* Directions for this task *
Across all the records, filter for lines with the word "first" and copy them.

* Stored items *
****************************************
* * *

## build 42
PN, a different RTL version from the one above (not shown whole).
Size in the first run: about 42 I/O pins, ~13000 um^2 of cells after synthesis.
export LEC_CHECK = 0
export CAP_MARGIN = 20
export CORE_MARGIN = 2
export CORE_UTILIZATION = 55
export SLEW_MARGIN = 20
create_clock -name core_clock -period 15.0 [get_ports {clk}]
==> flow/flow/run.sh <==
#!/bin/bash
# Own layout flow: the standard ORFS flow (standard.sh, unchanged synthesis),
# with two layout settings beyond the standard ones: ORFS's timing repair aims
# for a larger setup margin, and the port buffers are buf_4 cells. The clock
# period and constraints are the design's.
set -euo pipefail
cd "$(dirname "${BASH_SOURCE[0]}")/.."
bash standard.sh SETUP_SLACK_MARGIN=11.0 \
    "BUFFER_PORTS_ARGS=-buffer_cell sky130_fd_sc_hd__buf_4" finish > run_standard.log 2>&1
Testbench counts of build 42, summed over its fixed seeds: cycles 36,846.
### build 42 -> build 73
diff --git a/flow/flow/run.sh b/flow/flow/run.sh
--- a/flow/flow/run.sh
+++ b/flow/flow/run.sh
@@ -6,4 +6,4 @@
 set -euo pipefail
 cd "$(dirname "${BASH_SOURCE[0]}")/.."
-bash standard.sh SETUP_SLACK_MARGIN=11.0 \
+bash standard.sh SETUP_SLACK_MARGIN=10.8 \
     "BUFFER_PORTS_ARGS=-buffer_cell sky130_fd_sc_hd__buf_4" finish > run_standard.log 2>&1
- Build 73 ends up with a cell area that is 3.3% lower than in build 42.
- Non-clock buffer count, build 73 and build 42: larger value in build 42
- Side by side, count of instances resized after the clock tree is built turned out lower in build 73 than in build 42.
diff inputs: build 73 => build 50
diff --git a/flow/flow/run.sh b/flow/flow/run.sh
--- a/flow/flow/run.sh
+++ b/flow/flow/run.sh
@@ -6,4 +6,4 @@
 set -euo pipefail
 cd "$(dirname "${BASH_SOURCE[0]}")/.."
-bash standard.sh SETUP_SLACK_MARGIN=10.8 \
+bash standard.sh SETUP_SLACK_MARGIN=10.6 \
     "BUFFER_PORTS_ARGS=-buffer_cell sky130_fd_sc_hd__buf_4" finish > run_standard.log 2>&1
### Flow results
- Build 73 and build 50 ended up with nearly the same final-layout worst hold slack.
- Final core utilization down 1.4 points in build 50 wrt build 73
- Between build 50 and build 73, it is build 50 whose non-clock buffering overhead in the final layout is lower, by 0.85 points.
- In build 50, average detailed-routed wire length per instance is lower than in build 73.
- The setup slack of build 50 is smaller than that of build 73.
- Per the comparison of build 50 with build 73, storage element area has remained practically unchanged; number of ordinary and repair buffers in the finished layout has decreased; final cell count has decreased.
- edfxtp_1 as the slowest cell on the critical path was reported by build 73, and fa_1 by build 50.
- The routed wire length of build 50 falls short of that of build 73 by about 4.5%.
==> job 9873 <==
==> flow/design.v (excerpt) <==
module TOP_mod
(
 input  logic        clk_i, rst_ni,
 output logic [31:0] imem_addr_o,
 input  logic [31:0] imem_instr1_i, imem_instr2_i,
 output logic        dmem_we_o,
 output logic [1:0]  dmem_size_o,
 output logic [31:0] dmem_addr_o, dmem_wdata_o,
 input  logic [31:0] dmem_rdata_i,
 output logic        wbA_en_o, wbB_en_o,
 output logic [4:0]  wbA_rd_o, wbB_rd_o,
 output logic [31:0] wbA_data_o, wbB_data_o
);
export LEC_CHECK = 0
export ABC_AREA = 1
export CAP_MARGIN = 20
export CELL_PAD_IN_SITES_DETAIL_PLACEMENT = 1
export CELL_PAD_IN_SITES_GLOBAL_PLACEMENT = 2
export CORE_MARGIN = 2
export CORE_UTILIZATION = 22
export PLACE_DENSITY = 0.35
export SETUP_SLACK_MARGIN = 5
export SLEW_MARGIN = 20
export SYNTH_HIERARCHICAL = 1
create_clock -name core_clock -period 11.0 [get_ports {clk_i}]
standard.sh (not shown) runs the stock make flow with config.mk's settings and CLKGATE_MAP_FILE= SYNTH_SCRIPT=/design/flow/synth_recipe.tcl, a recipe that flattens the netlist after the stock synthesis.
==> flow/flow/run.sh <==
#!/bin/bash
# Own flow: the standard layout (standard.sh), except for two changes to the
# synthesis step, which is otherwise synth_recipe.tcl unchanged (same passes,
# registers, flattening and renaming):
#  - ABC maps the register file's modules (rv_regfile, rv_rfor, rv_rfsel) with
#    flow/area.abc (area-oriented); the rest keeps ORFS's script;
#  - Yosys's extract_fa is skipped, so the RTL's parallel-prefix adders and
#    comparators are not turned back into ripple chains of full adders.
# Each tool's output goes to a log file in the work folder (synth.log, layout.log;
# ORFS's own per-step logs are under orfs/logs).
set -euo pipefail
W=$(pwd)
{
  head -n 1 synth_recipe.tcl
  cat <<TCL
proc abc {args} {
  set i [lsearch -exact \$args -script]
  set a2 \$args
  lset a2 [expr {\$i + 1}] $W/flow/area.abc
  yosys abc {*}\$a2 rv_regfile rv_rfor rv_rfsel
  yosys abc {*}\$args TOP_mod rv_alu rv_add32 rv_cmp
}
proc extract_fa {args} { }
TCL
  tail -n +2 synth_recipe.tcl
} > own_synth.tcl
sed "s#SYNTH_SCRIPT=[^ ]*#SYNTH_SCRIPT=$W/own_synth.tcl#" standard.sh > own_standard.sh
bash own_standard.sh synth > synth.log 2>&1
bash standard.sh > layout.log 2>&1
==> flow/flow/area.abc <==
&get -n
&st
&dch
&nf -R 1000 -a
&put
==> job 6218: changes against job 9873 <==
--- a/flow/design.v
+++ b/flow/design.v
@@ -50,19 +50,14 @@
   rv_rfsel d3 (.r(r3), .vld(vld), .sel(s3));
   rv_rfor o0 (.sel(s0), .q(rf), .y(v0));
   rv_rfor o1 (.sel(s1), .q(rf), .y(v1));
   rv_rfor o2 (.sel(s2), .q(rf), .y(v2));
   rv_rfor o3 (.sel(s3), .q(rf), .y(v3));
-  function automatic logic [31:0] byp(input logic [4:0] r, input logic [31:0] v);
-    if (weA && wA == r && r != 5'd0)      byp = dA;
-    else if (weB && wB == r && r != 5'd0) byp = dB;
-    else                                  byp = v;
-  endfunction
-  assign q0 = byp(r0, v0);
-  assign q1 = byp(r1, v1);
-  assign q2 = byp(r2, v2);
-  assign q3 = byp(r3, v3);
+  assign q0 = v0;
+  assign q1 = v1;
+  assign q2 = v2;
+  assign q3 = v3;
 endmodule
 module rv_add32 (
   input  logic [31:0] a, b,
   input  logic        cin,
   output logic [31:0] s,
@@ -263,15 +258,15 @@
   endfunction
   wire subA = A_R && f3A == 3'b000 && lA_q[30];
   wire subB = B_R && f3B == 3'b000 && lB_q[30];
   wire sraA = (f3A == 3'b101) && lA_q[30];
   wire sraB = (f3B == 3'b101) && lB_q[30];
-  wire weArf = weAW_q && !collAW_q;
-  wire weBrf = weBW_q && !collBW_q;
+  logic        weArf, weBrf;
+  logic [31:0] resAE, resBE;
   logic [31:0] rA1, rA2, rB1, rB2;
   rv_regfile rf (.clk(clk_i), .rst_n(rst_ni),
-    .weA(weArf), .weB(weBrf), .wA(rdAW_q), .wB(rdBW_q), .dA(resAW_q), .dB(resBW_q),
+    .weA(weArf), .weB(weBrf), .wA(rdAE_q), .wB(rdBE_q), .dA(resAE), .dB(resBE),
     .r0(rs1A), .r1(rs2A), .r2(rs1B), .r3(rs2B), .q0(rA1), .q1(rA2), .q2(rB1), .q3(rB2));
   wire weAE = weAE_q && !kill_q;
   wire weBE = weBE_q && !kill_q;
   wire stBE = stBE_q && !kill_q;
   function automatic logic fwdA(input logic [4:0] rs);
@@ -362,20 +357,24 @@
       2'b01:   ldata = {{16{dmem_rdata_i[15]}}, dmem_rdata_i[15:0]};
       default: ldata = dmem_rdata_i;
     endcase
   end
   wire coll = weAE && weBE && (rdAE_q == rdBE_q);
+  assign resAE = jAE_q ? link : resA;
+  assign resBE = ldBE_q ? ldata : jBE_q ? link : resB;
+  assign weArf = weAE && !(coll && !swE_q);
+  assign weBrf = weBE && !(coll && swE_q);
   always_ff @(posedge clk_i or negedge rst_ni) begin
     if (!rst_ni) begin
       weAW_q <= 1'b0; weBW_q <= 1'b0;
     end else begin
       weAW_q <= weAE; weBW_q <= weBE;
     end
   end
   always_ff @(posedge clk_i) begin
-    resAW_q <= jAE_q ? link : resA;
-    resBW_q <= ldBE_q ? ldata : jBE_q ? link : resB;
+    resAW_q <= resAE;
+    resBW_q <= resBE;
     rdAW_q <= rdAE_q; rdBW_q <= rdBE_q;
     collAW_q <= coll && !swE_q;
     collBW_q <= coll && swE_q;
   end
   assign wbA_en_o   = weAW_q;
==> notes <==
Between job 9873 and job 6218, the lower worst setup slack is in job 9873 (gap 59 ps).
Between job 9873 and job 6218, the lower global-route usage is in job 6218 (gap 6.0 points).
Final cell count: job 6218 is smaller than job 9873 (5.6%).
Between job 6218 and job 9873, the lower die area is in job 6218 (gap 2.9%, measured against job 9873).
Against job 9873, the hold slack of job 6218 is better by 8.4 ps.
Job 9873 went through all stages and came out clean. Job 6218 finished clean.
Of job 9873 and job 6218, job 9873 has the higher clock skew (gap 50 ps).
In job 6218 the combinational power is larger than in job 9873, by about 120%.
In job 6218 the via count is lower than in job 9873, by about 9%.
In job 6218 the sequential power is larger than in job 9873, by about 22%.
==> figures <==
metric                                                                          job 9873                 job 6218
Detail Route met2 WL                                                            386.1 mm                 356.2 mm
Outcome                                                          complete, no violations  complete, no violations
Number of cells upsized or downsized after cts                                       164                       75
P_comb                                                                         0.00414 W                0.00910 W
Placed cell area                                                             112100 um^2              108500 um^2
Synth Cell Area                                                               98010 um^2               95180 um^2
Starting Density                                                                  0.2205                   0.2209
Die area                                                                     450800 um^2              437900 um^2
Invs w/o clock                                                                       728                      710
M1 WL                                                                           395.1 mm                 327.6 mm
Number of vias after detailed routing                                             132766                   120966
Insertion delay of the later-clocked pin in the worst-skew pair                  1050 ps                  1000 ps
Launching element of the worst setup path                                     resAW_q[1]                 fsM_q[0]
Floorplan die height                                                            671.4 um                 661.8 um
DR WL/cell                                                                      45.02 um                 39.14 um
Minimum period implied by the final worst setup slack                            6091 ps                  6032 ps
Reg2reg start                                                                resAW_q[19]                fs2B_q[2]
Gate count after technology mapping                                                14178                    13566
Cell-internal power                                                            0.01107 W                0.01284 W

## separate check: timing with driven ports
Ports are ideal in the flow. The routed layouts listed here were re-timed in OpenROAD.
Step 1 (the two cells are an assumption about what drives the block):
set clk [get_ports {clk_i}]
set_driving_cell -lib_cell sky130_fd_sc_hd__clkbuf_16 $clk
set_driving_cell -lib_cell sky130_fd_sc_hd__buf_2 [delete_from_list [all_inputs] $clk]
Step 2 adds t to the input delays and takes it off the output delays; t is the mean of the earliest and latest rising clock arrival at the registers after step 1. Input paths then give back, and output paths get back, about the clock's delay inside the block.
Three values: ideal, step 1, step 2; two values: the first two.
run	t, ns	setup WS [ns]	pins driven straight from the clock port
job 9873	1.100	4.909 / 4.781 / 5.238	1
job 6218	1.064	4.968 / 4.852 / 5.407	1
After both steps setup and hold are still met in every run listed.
What follows belongs to an exercise in optimizing a design on an open flow for small area, a short achievable clock period and few clock cycles per item; a production flow would make more cautious choices.
In this exercise RTL edits were held to simulation tests only and were not proved equivalent to the original.
Power is estimated from default activity; no workload was simulated.

// seq_mult_16bit
module seq_mult_16bit (
    input  wire         clk,
    input  wire         rst_n,
    input  wire         start,
    input  wire [15:0]  a_in,
    input  wire [15:0]  b_in,
    output wire [31:0]  p_out,
    output reg          done
);
For scale: about 770 cells after synthesis, ~62 flip-flops, roughly 68 I/O pins.
Settings: LEC_CHECK=0, ABC_AREA=1, CAP_MARGIN=20, CORE_MARGIN=2, CORE_UTILIZATION=65, SETUP_SLACK_MARGIN=0.8, SLEW_MARGIN=20; clock period 4.5 ns.
standard.sh (not shown) runs the stock make flow with config.mk's settings and CLKGATE_MAP_FILE= SYNTH_SCRIPT=/design/flow/synth_recipe.tcl, a recipe that flattens the netlist after the stock synthesis.
==> flow/flow/run.sh <==
#!/bin/bash
set -euo pipefail
cd "$(dirname "$0")/.."
bash standard.sh \
  "BUFFER_PORTS_ARGS=-buffer_cell sky130_fd_sc_hd__buf_2" \
  "SYNTH_ARGS=-noabc" \
  finish > flow_make.log 2>&1
The baseline completed with no timing, DRC or antenna violations.
Testbench counts at the start, summed over its fixed seeds: cycles 2,400, items 2,400.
****************************************
* Exercise solution *
Size in the first run: about 42 I/O pins, ~13000 um^2 of cells after synthesis.
Three values: ideal, step 1, step 2; two values: the first two.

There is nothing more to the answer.